* WORK ITEM:
Repeat verbatim, and only, the lines of the data below, beginning at the line that contains "kind, rng, name = mm.groups()" and stopping after the line that contains "pins[p.group(1)] = p.group(2).strip()".
━━━━━ PROVIDED DATA ━━━━━
What follows belongs to an exercise in optimizing a design on an open flow for small area, a short achievable clock period and few clock cycles; a production flow would make more cautious choices. Function was checked by simulation only, so behaviour that the tests miss may differ from the original.

==> flow/design.v, too long to show whole: its modules and the start of the top module <==
// module perm_table: 94 lines
// module pt_mix1: 1484 lines
// module pt_mix2: 1374 lines
// module pt_jdraw: 914 lines
module perm_table (
    input  wire        clk,
    input  wire        rst,         
    input  wire        start,
    input  wire [63:0] seed,
    input  wire        wr_en,
    input  wire [7:0]  wr_index,
    input  wire [7:0]  wr_data,
    input  wire [8:0]  rd_index,
    output reg  [7:0]  rd_data,
    output wire        busy,
    output reg         done
);
  // ...
==> flow/run.sh <==
#!/bin/bash
# synth_recipe.tcl (not shown) runs the flow's synth.tcl, then flattens the netlist and writes it again
# the make line also repeats each setting of config.mk as NAME=value (left out here)
make -C /OpenROAD-flow-scripts/flow DESIGN_CONFIG=/design/flow/config.mk WORK_HOME=/design/flow/orfs CLKGATE_MAP_FILE= SYNTH_SCRIPT=/design/flow/synth_recipe.tcl finish
==> flow/config.mk <==
export PLATFORM = sky130hd
export DESIGN_NAME = perm_table
export DESIGN_NICKNAME = perm_table
export VERILOG_FILES = /design/flow/design.v
export SDC_FILE = /design/flow/constraint.sdc
export NUM_CORES = 8
export LEC_CHECK = 0
export CAP_MARGIN = 20
export CORE_MARGIN = 2
export CORE_UTILIZATION = 22
export PLACE_DENSITY = 0.4
export SLEW_MARGIN = 20
==> flow/constraint.sdc <==
create_clock -name core_clock -period 14.0 [get_ports {clk}]
set_input_delay 2.8000 -clock core_clock [delete_from_list [all_inputs] [get_ports {clk}]]
set_output_delay 2.8000 -clock core_clock [all_outputs]
set_load 0.01 [all_outputs]
==> run_results.csv, run 1 <==
group,metric,value,unit
setup_path,critPathMaxStageDelay,0.64,ns
layout,layout.cells.non_filler,28500,
layout,seq_cell_count,2277,
layout,signal_buffer_area_fraction,1.99,%
sta,hold_viol,0,
setup_path,crit_top_cell,"fa_1",
setup_path,end_kind,"flop",
setup_path,path_delay_family,"adder cells",
synth,yosys_warnings,1,
sta,finalCritPeriodShare,58.7,%
layout,final_common_cell,"nand2_1",
global_routing,grt_usage,16.3,%
floorplan,taps,10200,
clock_tree,tritoncts,"yes",
synth,synth_top_area_cell,"dfxtp_1",
layout,multi_input_area,111000,um2
layout,antenna_cells,11,
run_status,status,"no timing/DRC/antenna violations",
layout,mostFrequentLayoutCells,"nand2_1, dfxtp_1, mux2i_1",
synth,syn_nets,20800,
clock_tree,cts_max_level,5,
setup_path,critPathLaunch,"z1r[41]$_DFF_P_",
layout,final_area,189000,um2
layout,seq_area_share,24.1,%
placed_design,place_ws,5.44,ns
Testbench counts, summed over its fixed seeds: cycles 33,280.
==> run 2, diff against run 1 <==
==> flow/flow/run.sh (new file) <==
#!/bin/bash
set -euo pipefail
M=$(cat flow/margin.txt)
R=orfs/results/sky130hd/perm_table/base
bash standard.sh synth > synth.log 2>&1
cp $R/1_2_yosys.v synth_netlist.v
python3 flow/fapol.py synth_netlist.v $R/1_2_yosys.v > fapol.log 2>&1
rm -f $R/1_synth.odb $R/1_synth.sdc
bash standard.sh place > place.log 2>&1
bash standard.sh SETUP_SLACK_MARGIN=$M finish > layout.log 2>&1
==> flow/flow/fapol.py (new file) <==
#!/usr/bin/env python3
"""Full-adder polarity clean-up of a Yosys gate netlist (sky130hd).

Yosys's extract_fa often leaves full adders whose three inputs come through
inverters and whose outputs go through inverters again.  A full adder is
self-dual: FA(~a, ~b, ~c) = (~sum, ~cout).  This script removes the
inverters that do not drive a port, chooses for every fa cell whether it
works on true or on complemented signals so that as few inverters as
possible are needed, and re-inserts one inverter per net that still needs
the other polarity.  Registers and all other cells are left as they are.

usage: fapol.py in.v out.v
"""
import re, sys, random

OUTPINS = {"X", "Y", "Q", "Q_N", "SUM", "COUT", "HI", "LO"}
INV_RE = re.compile(r"sky130_fd_sc_hd__(?:clk)?inv_\d+$")
FA_RE = re.compile(r"sky130_fd_sc_hd__fa_\d+$")

src = open(sys.argv[1]).read()
m = re.search(r"\bmodule\s+(\S+)\s*\((.*?)\);", src, re.S)
head_end = m.end()
endm = src.rindex("endmodule")
body = src[head_end:endm]

# split body into statements
stmts = []
for st in re.finditer(r"(.*?);", body, re.S):
    stmts.append(st.group(1).strip())

ports_in, ports_out = set(), set()
decls = []
cells = []   # [type, name, {pin: net}]
other = []
def expand(rng, name):
    if rng is None:
        return [name]
    a, b = map(int, rng.split(":"))
    lo, hi = min(a, b), max(a, b)
    return [f"{name}[{i}]" for i in range(lo, hi + 1)]

for s in stmts:
    if not s:
        continue
    mm = re.match(r"(input|output|inout|wire)\s+(?:\[(\d+:\d+)\]\s+)?(\S+)$", s)
    if mm:
        decls.append(s)
        kind, rng, name = mm.groups()
        if kind == "input":
            ports_in.update(expand(rng, name))
        elif kind == "output":
            ports_out.update(expand(rng, name))
        continue
    mm = re.match(r"(\S+)\s+(\S+)\s*\((.*)\)$", s, re.S)
    if mm and mm.group(1).startswith("sky130_fd_sc_hd__"):
        pins = {}
        for p in re.finditer(r"\.(\w+)\((.*?)\)\s*(?:,|$)", mm.group(3), re.S):
            pins[p.group(1)] = p.group(2).strip()
        cells.append([mm.group(1), mm.group(2), pins])
        continue
    other.append(s)

if other:
    sys.stderr.write(f"fapol: {len(other)} other statements kept as they are\n")

def norm(n):
    return n

driver = {}
for ci, (ty, nm, pins) in enumerate(cells):
    for p, n in pins.items():
        if p in OUTPINS:
            driver[n] = (ci, p)

# removable inverters: not driving an output port net
removable = set()
for ci, (ty, nm, pins) in enumerate(cells):
    if INV_RE.match(ty) and pins["Y"] not in ports_out:
        removable.add(ci)

def base(n):
    p = 0
    seen = 0
    while n in driver and driver[n][0] in removable:
        ci = driver[n][0]
        n = cells[ci][2]["A"]
        p ^= 1
        seen += 1
        if seen > 1000:
            raise SystemExit("inverter loop")
    return n, p

# consumers per base net: list of (cell index or -1 for port, pin, p)
cons = {}
for ci, (ty, nm, pins) in enumerate(cells):
    if ci in removable:
        continue
    for p, n in pins.items():
        if p in OUTPINS:
            continue
        if n.startswith("1'b") or n == "":
            continue
        b, pol = base(n)
        cons.setdefault(b, []).append((ci, p, pol))
for n in ports_out:
    if n in driver and driver[n][0] in removable:
        raise SystemExit("port driven by removable inverter")

fa = [ci for ci, c in enumerate(cells) if FA_RE.match(c[0])]
faset = set(fa)
flip = {ci: 0 for ci in fa}

def drvflip(b):
    d = driver.get(b)
    if d and d[0] in faset:
        return flip[d[0]]
    return 0

def need(b):
    fd = drvflip(b)
    for ci, p, pol in cons.get(b, []):
        fc = flip.get(ci, 0)
        if pol ^ fc ^ fd:
            return 1
    return 0

# nets touched by each fa (its inputs' base nets and its outputs)
touch = {}
for ci in fa:
    ns = set()
    for p, n in cells[ci][2].items():
        if p in OUTPINS:
            ns.add(n)
        else:
            ns.add(base(n)[0])
    touch[ci] = ns

before = sum(need(b) for b in cons)
cur = before
random.seed(1)
improved = True
rounds = 0
while improved and rounds < 50:
    improved = False
    rounds += 1
    order = fa[:]
    random.shuffle(order)
    for ci in order:
        ns = touch[ci]
        old = sum(need(b) for b in ns)
        flip[ci] ^= 1
        new = sum(need(b) for b in ns)
        if new < old or (new == old and random.random() < 0.0):
            cur += new - old
            improved = True
        else:
            flip[ci] ^= 1
sys.stderr.write(f"fapol: {len(removable)} inverters removed, {cur} inserted "
                 f"(without flips {before}); {sum(flip.values())} of {len(fa)} fa flipped\n")

# rewrite
newnets = []
inv_of = {}
out_cells = []
cnt = 0
for b in cons:
    pass
def inv_net(b):
    global cnt
    if b not in inv_of:
        cnt += 1
        nn = f"_fapol_n{cnt}_"
        inv_of[b] = nn
        newnets.append(nn)
        out_cells.append(("sky130_fd_sc_hd__inv_1", f"_fapol_i{cnt}_", {"A": b, "Y": nn}))
    return inv_of[b]

for ci, (ty, nm, pins) in enumerate(cells):
    if ci in removable:
        continue
    np = {}
    for p, n in pins.items():
        if p in OUTPINS or n.startswith("1'b") or n == "":
            np[p] = n
            continue
        b, pol = base(n)
        fc = flip.get(ci, 0)
        if pol ^ fc ^ drvflip(b):
            np[p] = inv_net(b)
        else:
            np[p] = b
    out_cells.append((ty, nm, np))

def fmt(n):
    return n + " " if n.startswith("\\") else n
lines = [src[:head_end]]
for d in decls:
    lines.append(f"  {d} ;")
for n in newnets:
    lines.append(f"  wire {n};")
for s in other:
    lines.append(f"  {s};")
for ty, nm, pins in out_cells:
    pl = ",\n".join(f"    .{p}({fmt(n)})" for p, n in pins.items())
    lines.append(f"  {ty} {nm} (\n{pl}\n  );")
lines.append("endmodule")
open(sys.argv[2], "w").write("\n".join(lines) + "\n")
==> flow/flow/margin.txt (new file) <==
7.8
==> flow/standard.sh (new file) <==
#!/bin/bash
# synth_recipe.tcl (not shown) runs the flow's synth.tcl, then flattens the netlist and writes it again
# the make line also repeats each setting of config.mk as NAME=value (left out here)
make -C /OpenROAD-flow-scripts/flow DESIGN_CONFIG=/design/flow/config.mk WORK_HOME=/design/flow/orfs CLKGATE_MAP_FILE= SYNTH_SCRIPT=/design/flow/synth_recipe.tcl "${@:-finish}"
==> flow/config.mk (replaced) <==
export PLATFORM = sky130hd
export DESIGN_NAME = perm_table
export DESIGN_NICKNAME = perm_table
export VERILOG_FILES = /design/flow/design.v
export SDC_FILE = /design/flow/constraint.sdc
export NUM_CORES = 8
export LEC_CHECK = 0
export ABC_CLOCK_PERIOD_IN_PS = 6000
export CAP_MARGIN = 30
export CORE_MARGIN = 2
export CORE_UTILIZATION = 25
export PLACE_DENSITY = 0.4
export SLEW_MARGIN = 30
removed: flow/run.sh
==> run 2 against run 1 <==
  * Count of clock-buffer cells in the layout is 16 lower
  * Fmax is 26% higher
  * Synthesized area is 2.3% lower
  * First-iteration DRC count rose by 2.6%
  * Synthesized cell count down 5.5%
  * Non-clock buffer count grew 465
  * Critical path depth fell by 6
  * Highest routed layer unchanged
  * Largest cell class unchanged
  * Die area decreased by 14%
  * Global-route usage rose by 3.0 points
  * Setup slack improved by 1.7 ns
This is an optimization exercise on Yosys and OpenROAD, whose aim is small area and a short achievable clock period, not a production implementation. Where RTL was checked, it was by simulation tests only, not by an equivalence proof against the original. Power figures rest on the tool's default switching activity, not on a simulated workload.

==> job 6253: inputs <==
==> flow/design.v <==
module ahrs_crc16 (
    input  wire [15:0] crc_in,
    input  wire [7:0]  data,
    output reg  [15:0] crc_out
);
    integer i;
    reg [15:0] t;
    always @(*) begin
        t = crc_in ^ {data, 8'h00};
        for (i = 0; i < 8; i = i + 1) begin
            if (t[15])
                t = {t[14:0], 1'b0} ^ 16'h1021;
            else
                t = {t[14:0], 1'b0};
        end
        crc_out = t;
    end
endmodule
━━━━━
* EXERCISE OUTPUT:
        kind, rng, name = mm.groups()
        if kind == "input":
            ports_in.update(expand(rng, name))
        elif kind == "output":
            ports_out.update(expand(rng, name))
        continue
    mm = re.match(r"(\S+)\s+(\S+)\s*\((.*)\)$", s, re.S)
    if mm and mm.group(1).startswith("sky130_fd_sc_hd__"):
        pins = {}
        for p in re.finditer(r"\.(\w+)\((.*?)\)\s*(?:,|$)", mm.group(3), re.S):
            pins[p.group(1)] = p.group(2).strip()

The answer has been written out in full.